◆ Directions:
Extract precisely the lines of the entries below, from the first line through the line containing "set_input_delay 2.2000 -clock".

Collected data entries:

[Start of Attachment]

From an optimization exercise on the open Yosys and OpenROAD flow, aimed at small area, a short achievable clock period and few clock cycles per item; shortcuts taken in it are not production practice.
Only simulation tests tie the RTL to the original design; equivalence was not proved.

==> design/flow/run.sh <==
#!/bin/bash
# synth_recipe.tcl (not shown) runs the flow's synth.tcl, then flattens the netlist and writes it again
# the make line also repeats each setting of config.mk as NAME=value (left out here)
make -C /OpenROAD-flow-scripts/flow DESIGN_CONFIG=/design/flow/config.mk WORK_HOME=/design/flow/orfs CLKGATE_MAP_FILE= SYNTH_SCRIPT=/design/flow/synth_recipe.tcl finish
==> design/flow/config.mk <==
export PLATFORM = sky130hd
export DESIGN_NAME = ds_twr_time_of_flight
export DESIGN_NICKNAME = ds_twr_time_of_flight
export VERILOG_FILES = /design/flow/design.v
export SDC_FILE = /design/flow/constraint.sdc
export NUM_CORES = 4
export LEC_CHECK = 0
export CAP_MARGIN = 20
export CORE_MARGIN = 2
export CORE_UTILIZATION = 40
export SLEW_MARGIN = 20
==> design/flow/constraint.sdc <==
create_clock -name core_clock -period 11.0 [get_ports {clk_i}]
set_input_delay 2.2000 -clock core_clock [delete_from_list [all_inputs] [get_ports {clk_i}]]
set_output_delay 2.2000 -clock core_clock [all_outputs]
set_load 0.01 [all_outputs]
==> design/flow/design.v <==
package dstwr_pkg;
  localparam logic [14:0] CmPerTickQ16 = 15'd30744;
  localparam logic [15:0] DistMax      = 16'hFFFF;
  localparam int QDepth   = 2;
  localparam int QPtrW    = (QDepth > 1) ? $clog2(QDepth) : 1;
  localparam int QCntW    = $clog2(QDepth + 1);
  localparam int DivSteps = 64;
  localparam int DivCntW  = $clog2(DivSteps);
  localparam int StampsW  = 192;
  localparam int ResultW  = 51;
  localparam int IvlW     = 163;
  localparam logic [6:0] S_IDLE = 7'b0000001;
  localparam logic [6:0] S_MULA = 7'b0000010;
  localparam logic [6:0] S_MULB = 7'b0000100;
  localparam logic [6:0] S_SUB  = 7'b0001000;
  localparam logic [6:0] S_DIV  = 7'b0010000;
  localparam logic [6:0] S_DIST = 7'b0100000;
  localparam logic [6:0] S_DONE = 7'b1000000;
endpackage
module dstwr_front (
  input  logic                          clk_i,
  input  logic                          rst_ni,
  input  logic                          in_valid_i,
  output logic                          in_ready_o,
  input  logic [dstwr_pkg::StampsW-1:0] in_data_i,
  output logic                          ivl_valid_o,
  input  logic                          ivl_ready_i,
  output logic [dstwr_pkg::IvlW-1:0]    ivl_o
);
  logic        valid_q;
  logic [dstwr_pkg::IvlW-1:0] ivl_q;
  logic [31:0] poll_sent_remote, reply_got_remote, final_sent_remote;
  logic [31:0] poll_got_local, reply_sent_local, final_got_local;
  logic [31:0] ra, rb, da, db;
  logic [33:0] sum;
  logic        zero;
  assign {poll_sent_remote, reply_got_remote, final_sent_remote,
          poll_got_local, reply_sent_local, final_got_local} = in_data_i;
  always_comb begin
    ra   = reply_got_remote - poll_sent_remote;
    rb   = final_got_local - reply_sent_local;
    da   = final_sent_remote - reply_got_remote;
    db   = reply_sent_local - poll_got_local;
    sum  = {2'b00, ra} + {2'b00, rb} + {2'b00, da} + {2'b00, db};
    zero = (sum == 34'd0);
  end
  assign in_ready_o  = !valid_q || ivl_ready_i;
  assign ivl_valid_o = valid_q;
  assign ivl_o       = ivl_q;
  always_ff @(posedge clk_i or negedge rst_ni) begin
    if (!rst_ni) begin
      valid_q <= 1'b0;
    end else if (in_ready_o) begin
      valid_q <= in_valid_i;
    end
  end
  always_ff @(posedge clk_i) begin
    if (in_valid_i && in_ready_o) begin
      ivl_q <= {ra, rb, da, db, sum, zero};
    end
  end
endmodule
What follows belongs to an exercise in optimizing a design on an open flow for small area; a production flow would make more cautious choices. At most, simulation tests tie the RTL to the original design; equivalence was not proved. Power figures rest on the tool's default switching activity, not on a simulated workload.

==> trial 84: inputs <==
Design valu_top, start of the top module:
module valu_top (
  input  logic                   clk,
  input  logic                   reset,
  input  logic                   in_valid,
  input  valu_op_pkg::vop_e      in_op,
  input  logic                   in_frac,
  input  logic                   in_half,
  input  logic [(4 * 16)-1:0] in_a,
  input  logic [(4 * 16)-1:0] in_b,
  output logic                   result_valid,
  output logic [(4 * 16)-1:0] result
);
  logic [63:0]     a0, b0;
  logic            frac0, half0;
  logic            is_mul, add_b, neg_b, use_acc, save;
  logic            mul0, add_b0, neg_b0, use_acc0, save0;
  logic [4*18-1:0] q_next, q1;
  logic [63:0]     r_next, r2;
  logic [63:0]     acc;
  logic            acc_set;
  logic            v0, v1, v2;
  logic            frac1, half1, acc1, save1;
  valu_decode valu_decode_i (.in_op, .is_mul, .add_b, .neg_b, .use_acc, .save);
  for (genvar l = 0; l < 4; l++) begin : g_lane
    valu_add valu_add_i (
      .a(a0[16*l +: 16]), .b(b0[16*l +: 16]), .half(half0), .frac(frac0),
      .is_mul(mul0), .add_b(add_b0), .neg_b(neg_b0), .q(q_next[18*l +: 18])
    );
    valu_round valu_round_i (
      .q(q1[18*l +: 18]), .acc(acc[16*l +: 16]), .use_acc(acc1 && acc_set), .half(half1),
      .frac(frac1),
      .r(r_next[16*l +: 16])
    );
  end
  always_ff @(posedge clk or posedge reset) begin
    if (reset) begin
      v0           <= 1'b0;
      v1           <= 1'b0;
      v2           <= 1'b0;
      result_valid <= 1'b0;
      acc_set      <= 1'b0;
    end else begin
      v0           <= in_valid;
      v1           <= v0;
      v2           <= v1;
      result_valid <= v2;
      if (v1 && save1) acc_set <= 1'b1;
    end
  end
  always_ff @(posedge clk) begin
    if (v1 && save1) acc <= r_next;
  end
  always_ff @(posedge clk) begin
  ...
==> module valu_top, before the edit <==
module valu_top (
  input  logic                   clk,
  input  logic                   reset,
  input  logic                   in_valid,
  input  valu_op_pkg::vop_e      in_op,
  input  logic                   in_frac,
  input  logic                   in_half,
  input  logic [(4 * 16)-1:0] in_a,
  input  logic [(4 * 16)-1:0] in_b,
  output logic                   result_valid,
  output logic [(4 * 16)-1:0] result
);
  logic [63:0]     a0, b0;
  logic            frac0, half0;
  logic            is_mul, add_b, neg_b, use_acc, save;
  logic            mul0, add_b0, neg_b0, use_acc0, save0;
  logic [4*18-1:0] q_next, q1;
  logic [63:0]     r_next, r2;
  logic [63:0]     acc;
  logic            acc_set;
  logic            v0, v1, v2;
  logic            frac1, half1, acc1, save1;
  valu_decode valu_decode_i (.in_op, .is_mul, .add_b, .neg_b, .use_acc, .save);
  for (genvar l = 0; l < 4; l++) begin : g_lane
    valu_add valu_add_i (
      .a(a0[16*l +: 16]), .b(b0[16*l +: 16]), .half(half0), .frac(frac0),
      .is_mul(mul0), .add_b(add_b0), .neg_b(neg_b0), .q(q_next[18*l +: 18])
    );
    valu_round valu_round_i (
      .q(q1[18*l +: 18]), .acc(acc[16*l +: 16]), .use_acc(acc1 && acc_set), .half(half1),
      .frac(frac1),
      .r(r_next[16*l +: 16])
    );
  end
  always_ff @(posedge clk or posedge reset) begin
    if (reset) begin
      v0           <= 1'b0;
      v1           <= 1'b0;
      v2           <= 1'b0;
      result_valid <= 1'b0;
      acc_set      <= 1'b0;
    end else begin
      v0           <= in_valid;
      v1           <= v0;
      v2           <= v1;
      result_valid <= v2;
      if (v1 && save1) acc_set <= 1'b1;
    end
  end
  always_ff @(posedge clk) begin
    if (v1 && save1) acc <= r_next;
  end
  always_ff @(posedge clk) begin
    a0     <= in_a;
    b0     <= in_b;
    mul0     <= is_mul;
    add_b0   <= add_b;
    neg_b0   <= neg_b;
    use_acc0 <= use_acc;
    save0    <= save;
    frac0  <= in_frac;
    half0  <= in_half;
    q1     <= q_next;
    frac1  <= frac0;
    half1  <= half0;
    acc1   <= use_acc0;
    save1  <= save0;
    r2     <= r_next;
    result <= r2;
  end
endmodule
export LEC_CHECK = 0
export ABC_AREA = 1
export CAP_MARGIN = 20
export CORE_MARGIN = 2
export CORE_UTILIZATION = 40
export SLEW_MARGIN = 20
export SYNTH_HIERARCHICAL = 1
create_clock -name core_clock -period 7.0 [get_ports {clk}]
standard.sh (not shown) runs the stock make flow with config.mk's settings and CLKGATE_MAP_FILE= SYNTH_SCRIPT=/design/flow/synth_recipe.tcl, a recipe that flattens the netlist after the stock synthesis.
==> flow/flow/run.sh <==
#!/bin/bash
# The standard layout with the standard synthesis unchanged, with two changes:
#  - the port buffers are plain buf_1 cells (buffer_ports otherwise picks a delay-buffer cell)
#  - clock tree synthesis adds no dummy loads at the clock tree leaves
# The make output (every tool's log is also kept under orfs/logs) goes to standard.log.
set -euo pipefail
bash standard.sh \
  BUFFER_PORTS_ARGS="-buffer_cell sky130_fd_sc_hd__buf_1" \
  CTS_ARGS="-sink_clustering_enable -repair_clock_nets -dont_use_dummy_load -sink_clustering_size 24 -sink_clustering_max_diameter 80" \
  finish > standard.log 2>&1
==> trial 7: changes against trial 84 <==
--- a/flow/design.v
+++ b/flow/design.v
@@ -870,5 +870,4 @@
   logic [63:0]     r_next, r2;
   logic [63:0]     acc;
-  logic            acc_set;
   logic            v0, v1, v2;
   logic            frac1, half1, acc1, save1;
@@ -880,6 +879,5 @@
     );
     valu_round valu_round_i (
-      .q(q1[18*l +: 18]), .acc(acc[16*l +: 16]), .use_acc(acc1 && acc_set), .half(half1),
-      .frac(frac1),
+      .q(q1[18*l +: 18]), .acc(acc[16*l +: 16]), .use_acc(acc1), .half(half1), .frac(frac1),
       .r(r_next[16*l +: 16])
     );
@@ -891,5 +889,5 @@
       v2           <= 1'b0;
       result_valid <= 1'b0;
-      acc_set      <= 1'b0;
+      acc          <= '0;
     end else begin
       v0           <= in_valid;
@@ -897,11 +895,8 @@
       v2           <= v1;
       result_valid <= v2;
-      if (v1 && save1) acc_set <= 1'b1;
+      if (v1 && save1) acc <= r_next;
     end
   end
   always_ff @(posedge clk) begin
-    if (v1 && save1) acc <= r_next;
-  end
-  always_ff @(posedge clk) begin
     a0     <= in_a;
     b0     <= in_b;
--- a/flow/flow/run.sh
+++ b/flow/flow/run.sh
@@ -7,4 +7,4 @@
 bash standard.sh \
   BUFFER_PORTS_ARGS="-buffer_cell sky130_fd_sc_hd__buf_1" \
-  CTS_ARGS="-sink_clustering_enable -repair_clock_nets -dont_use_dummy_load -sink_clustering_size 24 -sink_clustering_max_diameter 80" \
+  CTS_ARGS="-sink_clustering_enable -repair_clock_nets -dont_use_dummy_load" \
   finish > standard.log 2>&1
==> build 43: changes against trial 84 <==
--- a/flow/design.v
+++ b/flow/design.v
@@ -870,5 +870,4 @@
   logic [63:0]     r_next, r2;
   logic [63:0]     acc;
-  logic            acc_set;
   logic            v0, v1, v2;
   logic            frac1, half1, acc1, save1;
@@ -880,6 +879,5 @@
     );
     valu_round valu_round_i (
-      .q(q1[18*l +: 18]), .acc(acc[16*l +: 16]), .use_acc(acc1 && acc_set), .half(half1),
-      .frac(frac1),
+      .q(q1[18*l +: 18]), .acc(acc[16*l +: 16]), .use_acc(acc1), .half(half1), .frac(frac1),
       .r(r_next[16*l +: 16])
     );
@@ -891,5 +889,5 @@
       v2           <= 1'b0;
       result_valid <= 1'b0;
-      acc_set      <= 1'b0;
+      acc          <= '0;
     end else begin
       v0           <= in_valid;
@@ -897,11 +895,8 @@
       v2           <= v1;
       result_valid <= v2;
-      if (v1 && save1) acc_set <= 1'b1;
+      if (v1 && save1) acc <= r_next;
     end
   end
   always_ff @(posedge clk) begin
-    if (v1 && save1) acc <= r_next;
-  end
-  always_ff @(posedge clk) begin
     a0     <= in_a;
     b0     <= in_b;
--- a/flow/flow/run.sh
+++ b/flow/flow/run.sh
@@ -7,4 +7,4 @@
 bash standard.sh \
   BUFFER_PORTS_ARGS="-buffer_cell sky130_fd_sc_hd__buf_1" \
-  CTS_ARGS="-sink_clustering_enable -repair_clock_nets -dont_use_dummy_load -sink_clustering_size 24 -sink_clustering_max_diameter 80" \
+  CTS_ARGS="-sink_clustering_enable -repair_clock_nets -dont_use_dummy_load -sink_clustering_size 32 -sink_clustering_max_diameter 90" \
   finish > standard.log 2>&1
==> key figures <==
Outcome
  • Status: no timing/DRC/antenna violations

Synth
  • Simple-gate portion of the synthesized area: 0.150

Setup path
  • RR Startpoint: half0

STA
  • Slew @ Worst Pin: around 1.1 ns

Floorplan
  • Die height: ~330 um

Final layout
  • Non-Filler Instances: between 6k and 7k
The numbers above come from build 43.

[End of Attachment]

◆ The answer:
From an optimization exercise on the open Yosys and OpenROAD flow, aimed at small area, a short achievable clock period and few clock cycles per item; shortcuts taken in it are not production practice.
Only simulation tests tie the RTL to the original design; equivalence was not proved.

==> design/flow/run.sh <==
#!/bin/bash
# synth_recipe.tcl (not shown) runs the flow's synth.tcl, then flattens the netlist and writes it again
# the make line also repeats each setting of config.mk as NAME=value (left out here)
make -C /OpenROAD-flow-scripts/flow DESIGN_CONFIG=/design/flow/config.mk WORK_HOME=/design/flow/orfs CLKGATE_MAP_FILE= SYNTH_SCRIPT=/design/flow/synth_recipe.tcl finish
==> design/flow/config.mk <==
export PLATFORM = sky130hd
export DESIGN_NAME = ds_twr_time_of_flight
export DESIGN_NICKNAME = ds_twr_time_of_flight
export VERILOG_FILES = /design/flow/design.v
export SDC_FILE = /design/flow/constraint.sdc
export NUM_CORES = 4
export LEC_CHECK = 0
export CAP_MARGIN = 20
export CORE_MARGIN = 2
export CORE_UTILIZATION = 40
export SLEW_MARGIN = 20
==> design/flow/constraint.sdc <==
create_clock -name core_clock -period 11.0 [get_ports {clk_i}]
set_input_delay 2.2000 -clock core_clock [delete_from_list [all_inputs] [get_ports {clk_i}]]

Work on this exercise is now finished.